Day 5: The Christian and depression

While I am beginning my new life of reading the Word daily, I decided to re-read an influential book in my life, Christians Get Depressed Too by David Murray, available here at Reformation Heritage Books (it's also in eBook format if you search). Dr. Murray spoke on this topic at a Reformed Christian teachers' conference I attended last winter. So much of it hit home that I was trying to hide my tears most of the time--someone was finally telling me it was okay to be depressed! So I bought this book at the table outside and read it that night. What a help it was to me! I really encourage you to read this book if you think you might be suffering from depression, or if you know someone who is.

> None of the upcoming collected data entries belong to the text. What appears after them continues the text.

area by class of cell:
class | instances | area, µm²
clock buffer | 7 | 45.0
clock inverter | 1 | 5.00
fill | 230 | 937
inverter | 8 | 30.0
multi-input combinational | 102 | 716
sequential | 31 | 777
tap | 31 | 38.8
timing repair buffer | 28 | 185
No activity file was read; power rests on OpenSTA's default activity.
--- src/rtl/traffic_phase_controller.sv ---
// N-approach traffic signal sequencer: ALL_RED -> GREEN(p) -> YELLOW(p) -> ALL_RED -> GREEN(p+1).
// Define PED_REQUEST_EN to gate the walk light on latched pedestrian requests.
module traffic_phase_controller #(
  parameter int unsigned NUM_PHASES = 4,
  parameter int unsigned TIME_W     = 7,
  parameter int unsigned DEF_GREEN  = 30,
  parameter int unsigned DEF_YELLOW = 3,
  parameter int unsigned DEF_ALLRED = 2
) (
  input  logic                                                   clock,
  input  logic                                                   reset,
  input  logic                                                   tick,
  input  logic                                                   cfg_valid,
  input  logic [$clog2(NUM_PHASES+2)-1:0]                        cfg_sel,
  input  logic [TIME_W-1:0]                                      cfg_time,
  output logic                                                   cfg_ack,
  output logic                                                   cfg_err,
  input  logic [NUM_PHASES-1:0]                                  ped_req,
  output logic [3*NUM_PHASES-1:0]                                road_light,
  output logic [2*NUM_PHASES-1:0]                                ped_light,
  output logic [((NUM_PHASES > 1) ? $clog2(NUM_PHASES) : 1)-1:0] active_phase,
  output logic [1:0]                                             state,
  output logic [TIME_W-1:0]                                      time_remaining
);

  localparam int unsigned SelW = $clog2(NUM_PHASES + 2);
  localparam int unsigned PhW  = (NUM_PHASES > 1) ? $clog2(NUM_PHASES) : 1;

  typedef enum logic [1:0] {
    StAllRed = 2'b00,
    StGreen  = 2'b01,
    StYellow = 2'b10
  } st_e;

  st_e                     st_q, st_d;
  logic [PhW-1:0]          ph_d, ph_next;
  logic [TIME_W-1:0]       rem_d, green_next, wval;
  logic [TIME_W-1:0]       green_q [NUM_PHASES];
  logic [TIME_W-1:0]       yellow_q, allred_q;
  logic                    enter_green, walk_d, sel_ok;
  logic [3*NUM_PHASES-1:0] road_d;
  logic [2*NUM_PHASES-1:0] ped_d;

  assign state   = st_q;
  assign ph_next = (active_phase == PhW'(NUM_PHASES - 1)) ? '0 : active_phase + 1'b1;
  assign sel_ok  = {{(32 - SelW){1'b0}}, cfg_sel} < 32'(NUM_PHASES + 2);
  assign wval    = (cfg_time == '0) ? TIME_W'(1) : cfg_time;

  always_comb begin
    green_next = green_q[0];
    for (int i = 0; i < NUM_PHASES; i++) begin
      if (ph_next == PhW'(i)) green_next = green_q[i];
    end
  end

  // Count reaching 1 on a tick ends the state, so each state lasts exactly its programmed ticks.
  always_comb begin
    st_d        = st_q;
    ph_d        = active_phase;
    rem_d       = time_remaining;
    enter_green = 1'b0;
    if (tick) begin
      if (time_remaining <= TIME_W'(1)) begin
        unique case (st_q)
          StAllRed: begin
            st_d        = StGreen;
            ph_d        = ph_next;
            rem_d       = green_next;
            enter_green = 1'b1;
          end
          StGreen: begin
            st_d  = StYellow;
            rem_d = yellow_q;
          end
          default: begin
            st_d  = StAllRed;
            rem_d = allred_q;
          end
        endcase
      end else begin
        rem_d = time_remaining - 1'b1;
      end
    end
  end

`ifdef PED_REQUEST_EN
  logic [NUM_PHASES-1:0] req_prev_q, latch_q, latch_d;
  logic                  walk_q;

  // A request rising on the green-entry edge survives the clear and waits for the next green.
  always_comb begin
    walk_d = walk_q & (st_d == StGreen);
    for (int i = 0; i < NUM_PHASES; i++) begin
      latch_d[i] = (latch_q[i] & ~(enter_green && ph_d == PhW'(i))) | (ped_req[i] & ~req_prev_q[i]);
      if (enter_green && ph_d == PhW'(i)) walk_d = latch_q[i];
    end
  end

  always_ff @(posedge clock or negedge reset) begin
    if (!reset) begin
      req_prev_q <= '0;
      latch_q    <= '0;
      walk_q     <= 1'b0;
    end else begin
      req_prev_q <= ped_req;
      latch_q    <= latch_d;
      walk_q     <= walk_d;
    end
  end
`else
  logic unused_ped_req;
  assign unused_ped_req = ^ped_req;
  assign walk_d         = (st_d == StGreen);
`endif

  always_comb begin
    road_d = '0;
    ped_d  = '0;
    for (int i = 0; i < NUM_PHASES; i++) begin
      if (ph_d == PhW'(i) && st_d == StGreen)       road_d[3*i +: 3] = 3'b001;
      else if (ph_d == PhW'(i) && st_d == StYellow) road_d[3*i +: 3] = 3'b010;
      else                                          road_d[3*i +: 3] = 3'b100;
      ped_d[2*i +: 2] = (ph_d == PhW'(i) && walk_d) ? 2'b01 : 2'b10;
    end
  end

  // Config writes land after the load above, so a state entered on the same edge sees the old value.
  always_ff @(posedge clock or negedge reset) begin
    if (!reset) begin
      st_q           <= StAllRed;
      active_phase   <= PhW'(NUM_PHASES - 1);
      time_remaining <= TIME_W'(DEF_ALLRED);
      road_light     <= {NUM_PHASES{3'b100}};
      ped_light      <= {NUM_PHASES{2'b10}};
      cfg_ack        <= 1'b0;
      cfg_err        <= 1'b0;
      for (int i = 0; i < NUM_PHASES; i++) green_q[i] <= TIME_W'(DEF_GREEN);
      yellow_q       <= TIME_W'(DEF_YELLOW);
      allred_q       <= TIME_W'(DEF_ALLRED);
    end else begin
      st_q           <= st_d;
      active_phase   <= ph_d;
      time_remaining <= rem_d;
      road_light     <= road_d;
      ped_light      <= ped_d;
      cfg_ack        <= cfg_valid & sel_ok;
      cfg_err        <= cfg_valid & ~sel_ok;
      if (cfg_valid && sel_ok) begin
        for (int i = 0; i < NUM_PHASES; i++) begin
          if (cfg_sel == SelW'(i)) green_q[i] <= wval;
        end
        if (cfg_sel == SelW'(NUM_PHASES))     yellow_q <= wval;
        if (cfg_sel == SelW'(NUM_PHASES + 1)) allred_q <= wval;
      end
    end
  end

endmodule

--- config.mk ---
export PLATFORM = sky130hd
export DESIGN_NAME = traffic_phase_controller
export DESIGN_NICKNAME = d
export VERILOG_FILES = /design/src/rtl/traffic_phase_controller.sv
export SDC_FILE = /design/constraint.sdc
export NUM_CORES = 1
export LEC_CHECK = 0
export ABC_AREA = 1
export CORE_MARGIN = 2
export CORE_UTILIZATION = 35
export CTS_BUF_LIST = sky130_fd_sc_hd__clkbuf_16
export DETAILED_ROUTE_END_ITERATION = 10
export PLACE_DENSITY = 0.67
export SLEW_MARGIN = 20
export SYNTH_ARGS = -nofsm -noshare
export SYNTH_HDL_FRONTEND = slang
export SYNTH_SLANG_ARGS = --single-unit
--- constraint.sdc ---
create_clock -name clock -period 2.15 [get_ports clock]
set_input_delay 0.43 -clock clock [delete_from_list [all_inputs] [get_ports clock]]
set_output_delay 0.43 -clock clock [all_outputs]
set_load 0.05 [all_outputs]
# After elaboration in Yosys (flattened, before gate mapping)

Index checks and enable logic that the tools add are counted.
Widths: inputs -> output; s select.

Latch bits: 0
Register bits after elaboration: 75
Bits in read-only memories: 0
Memories: 0
Logic and storage cells: 79
Output and inout port bits: 33
Memory bits (writable): 0
Input bits: 18

Equal/unequal tests: 15
Bitwise operators: 3
Muxes and demuxes: 25
Add/subtract/negate cells: 2
Shift operators: 0
Div/mod/pow operators: 0
$lt $le $gt $ge: 2
Reduce and logical (&&, ||, !) cells: 19
Multipliers: 0

Operator list:

| kind                | count |
|---|---|
| $mux 7              | 5 |
| $mux 3              | 8 |
| $mux 2              | 10 |
| $pmux 7 s2          | 1 |
| $eq 2x2->1 const B  | 6 |
| $reduce_and 2->1    | 6 |
| $logic_and 1x1->1   | 9 |
| $eq 2x1->1 const B  | 4 |
| $le 7x1->1 const B  | 1 |
| $logic_not 7->1     | 1 |
| $sub 7x1->7 const B | 1 |
| $eq 3x2->1 const B  | 2 |
| $eq 3x3->1 const B  | 2 |
| $logic_not 2->1     | 2 |
| $pmux 2 s2          | 1 |
| $eq 3x1->1 const B  | 1 |
| $logic_not 3->1     | 1 |
| $lt 3x3->1 const B  | 1 |
| $add 2x1->2 const B | 1 |
| $and 1x1->1         | 2 |
| $not 1->1           | 1 |

# Depth between registers and ports, before layout

Gate-level depths: netlist of run 1.

Word-level depth: 9
Gate-level depth with buffers: 11
Mapped depth without buffers: 10

# Worst setup path after synthesis of run 1

No wires, ideal clock.

Path type: reg-to-reg
Start point: reg time_remaining[1]
End point: reg time_remaining[5]
Data required time: 2.022 ns
Stages on the path, launching flop included: 9
Buffers on the path: 1
Arrival: 1.753 ns
Slack: 0.269 ns
Clock period less this slack: 1.881 ns
Path through: dfstp_2 -> inv_1 -> ha_1 -> o21bai_4 -> nand2_1 -> buf_2 -> o211ai_1 -> nand3_1 -> o21ai_0

Word-level cells in the longest chain between the ends: 2

Ends and longest elaborated chain:

| element                                   | RTL line | source |
|---|---|---|
| from (decl)                               | 23       | `output logic [TIME_W-1:0] time_remaining` |
| from (signal assigned)                    | 132      | `time_remaining <= TIME_W'(DEF_ALLRED);` |
| from (signal assigned)                    | 143      | `time_remaining <= rem_d;` |
| $sub 7x1->7 or $le 7x1->1 (tied branches) | 81, 63   |  |
| $mux 7 *                                  | 63       | `if (time_remaining <= TIME_W'(1)) begin` |

Mark *: on every way between the ends. The rest lies on a longest branch, timed or not.
A chain may end at the register's enable or synchronous reset.

# Final worst setup path of run 1

Start point: reg time_remaining[0]
End point: out time_remaining[0]

No word-level cell between the ends.

==> flow_metrics.tcl, run 1 <==
set metrics [dict create \
    status "completed" \
    fin_skew_ns 0.00606 \
    dr.pass1.iters 4 \
    seqCellArea_um2 1810 \
    core_um2 9680 \
    dp_cells 589 \
    num-fill-cells 953 \
    routedWlPerCell_um 12.1 \
    min_period_over_period_pct 96.8 \
    crit_path_max_incr_delay_ns 0.85 \
    power_density_nw_per_um2 1220 \
    overflow 0 \
    totalNegativeSetupSlack_ns 0 \
    cts_root_buf "clkbuf_16" \
    required_ns 1.72 \
    syn_area_um2 3450 \
    fin_nets 491 \
    dpl.hpwl_um 5470 \
    post-route-drc-count 0 \
    period_needed_ns 2.08 \
    crit_fanout 6 \
    whs_ns 0.114 \
    clock-sinks 71 \
    ioPinCount 51 \
    antenna_cells 0 \
    num_rows 36 \
    routabilityCongestion 0.828 \
    synthCells 417 \
    yosys_register_bits 71 \
    grt_pass1_vias 2610 \
    ys_types 30 \
    vias 2800 \
    worstMarginPinSlew_ns 0.510 \
    setup_viol 0 \
    critPathCaptureType "output port" \
    slowest_stage "clkdlybuf4s50_1" \
    drv_cap 0 \
    io_buffers 46 \
    hold_viol 0 \
    hp-class "in2async" \
    crit_type "reg2out" \
    drt_iter0_drc 177 \
    path_cells "clkdlybuf4s50_1" \
    routed_wl_um 7330 \
    pre_cts_slack_ns 0.168 \
    syn2layout_area_growth_pct 24.9 \
    route.antenna.remaining_nets 0 \
    via_per_inst 4.63 \
    ys_warn_count 0 \
    grt_usage_pct 14.9 \
    clock_latency_ns 0.33 \
    cp.arrival_ns 1.65 \
    dieArea_um2 10700 \
    fp.dieW_um 103 \
    multi_input_area_um2 1330 \
    syn_avg_cell_area_um2 8.26 \
    cts_buffer_depth 2 \
    clk_pin_slew_worst_paths_ns 0.05 \
    power.leakage_nw 1.98 \
    cts_tree "built" \
    dieHeight_um 103 \
    synth_seq_area_share_pct 52.7 \
    clock.fmax_mhz 480 \
    slew_viol_final 0 \
    critPathBufInv 1 \
    grt_max_degree 72 \
    syn_nets 441 \
    antenna_found_initial 0 \
    startpoint_type "flip-flop" \
    htree_levels 3 \
    crit_family "buffers and inverters" \
    final_cells 605 \
    slew_headroom_pct 65.9 \
    setup_slack_ns 0.0682 \
    cts_buffers 9 \
    rsz0062_at_grt "no" \
    drive_above_1_share_pct 15.9 \
    vdd_drop_max_uv 420 \
    grt_pass1_wl_um 12300 \
    start_util_pct 35.6 \
    ctsHoldBuffers 0 \
]
logic make-up after synthesis:
kind of cell | synth area share [%]
buf+inv | 8.93
xor+xnor | 0.508
compound gates | 13.2
flops | 52.7
simple gates | 22.5
fa+ha+maj | 2.18
stage by stage:
| stage | total power [mW] | util (%) | instance area, um2 |
|---|---|---|---|
| 4_1_cts | 5.31 | 44.4 | 4300 |
| 3_5_place_dp | 4.03 | 41.8 | 4050 |
| 6_report | 5.27 | 44.4 | 4300 |
| 2_1_floorplan | 3.43 | - | 3450 |
| 3_3_place_gp | 3.98 | 41.8 | 4050 |
| 5_1_grt | 5.64 | 44.4 | 4300 |
cell usage after synthesis, drive strengths merged:
cell type  count  area, um2
dfstp         30        788
nor2          39        188
nand2        117        462
clkbuf         6       22.5
ha             6       75.1
inv           62        233
o21bai         1       18.8
o211ai         1       7.51
dfrtp         41       1030
nand3         10       55.1
nor3           4       20.0
nand4          6       52.6
a21oi         12       60.1
o21ai         69        345
buf            8       52.6
xor2           1       8.76
a41o           1       10.0
a31oi          1       6.26
o22ai          1       6.26
xnor2          1       8.76
layout by cell type, fill, tap and decap left out, types with 4 or more instances in the layout:
master	Yosys	routed
nand2_1	110	110
o21ai_0	65	65
inv_1	58	62
dfrtp_1	41	41
clkdlybuf4s50_1	0	41
nor2_1	32	32
dfstp_2	30	30
a21oi_1	12	12
buf_4	5	10
nand3_1	9	9
clkbuf_16	0	9
nand2_2	6	6
nand4_1	5	5
ha_1	6	5
inv_2	4	4
nor2_2	4	4
o21ai_1	4	4
nor3_1	4	4
registers in the layout, indices dropped and copies added (netlist names):
register,flops
allred_q,7
time_remaining,7
yellow_q,7
green_q,28
cfg_err,1
state,2
road_light,8
cfg_ack,1
ped_light,8
active_phase,2
layout make-up:
| type | instances | share of cell area (%) |
|---|---|---|
| clock buffers | 9 | 5.23 |
| clock inverters | 7 | 0.669 |
| inverters | 62 | 5.41 |
| multi-input cells | 270 | 30.8 |
| flip-flops and latches | 71 | 42.2 |
| well taps | 133 | 3.87 |
| repair buffers | 53 | 11.9 |
per-layer routing:
metal	GRT usage, %	up-vias	wire length, um
li1	-	1418	-
met1	20.5	1325	3520
met2	23.1	46	3410
met3	3.63	11	290
met4	5.06	0	105
met5	0	-	0
report_power, final:
part | switching (mW) | internal, mW
clock | 0.511 | 0.754
sequential | 0.215 | 1.71
combinational | 1.41 | 0.677
path summary, 6_finish.rpt:
kind | from | endpoint | slack [ns] | cells past startpoint
min in group clock | yellow_q[0]$_DFFE_PN1P_ | yellow_q[0]$_DFFE_PN1P_ | 0.47 | 2
min reg2reg | yellow_q[0]$_DFFE_PN1P_ | yellow_q[0]$_DFFE_PN1P_ | 0.47 | 2
max in group asynchronous | reset | green_q[10]$_DFFE_PN1P_ | 1.69 | 2
max | time_remaining[0]$_DFFE_PN0P_ | time_remaining[0] | 0.07 | 1
max reg2reg | time_remaining[1]$_DFFE_PN1P_ | time_remaining[5]$_DFFE_PN0P_ | 0.29 | 7
min | reset | ped_light[0]$_DFF_PN0_ | 0.11 | 2
what timing repair did:
action	4_1_cts	5_1_grt
endpoints found under the setup margin	0	1
gates resized for setup	0	1
buffers inserted	0	0
No activity file was read; power rests on OpenSTA's default activity.
==> inputs of run 2 (changes only) <==
- SKIP_CTS_REPAIR_TIMING: unset -> 1
==> results of run 2 <==
Same layout as run 1: the final DEF is identical, and so are final timing and power.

Anyway, all this to say that I chose a Scripture reading for today from this book, just to uplift and encourage as I battle my head cold with my little stuffed up baby and 5-year-old. I read Psalm 77.

I think this will have to be my go-to psalm when I'm feeling particularly down. The psalmist is obviously in the depths: "I remembered you, God, and I groaned; I meditated, and my spirit grew faint." But what does he do for help? He remembers what God did in times past: 

To this I will appeal:
    the years when the Most High stretched out his right hand.
11 I will remember the deeds of the Lord;
    yes, I will remember your miracles of long ago.
12 I will consider all your works
    and meditate on all your mighty deeds.

God created the earth, He has performed great miracles, the greatest of which is the redemption of His people. I have so much to be thankful for in this life, but even if all I can do is remember God's care for me and His sacrifice for my soul, that is more than enough. It means so much, and it means that even if I have nothing of value to give back to Him, I can be joyful and serve Him with all my heart. 

On another note, I think reading the Bible each day even just this week has helped me to think about God more often, and be more patient. I did the 'sit-down piano practice' today with Maire, and I didn't even get mad! (Okay, I got a little frustrated, but I was really careful not to let it show, and that's where turning a sin around starts!) I'm thankful to see God keeping His promises in even this little way. It's really significant for me.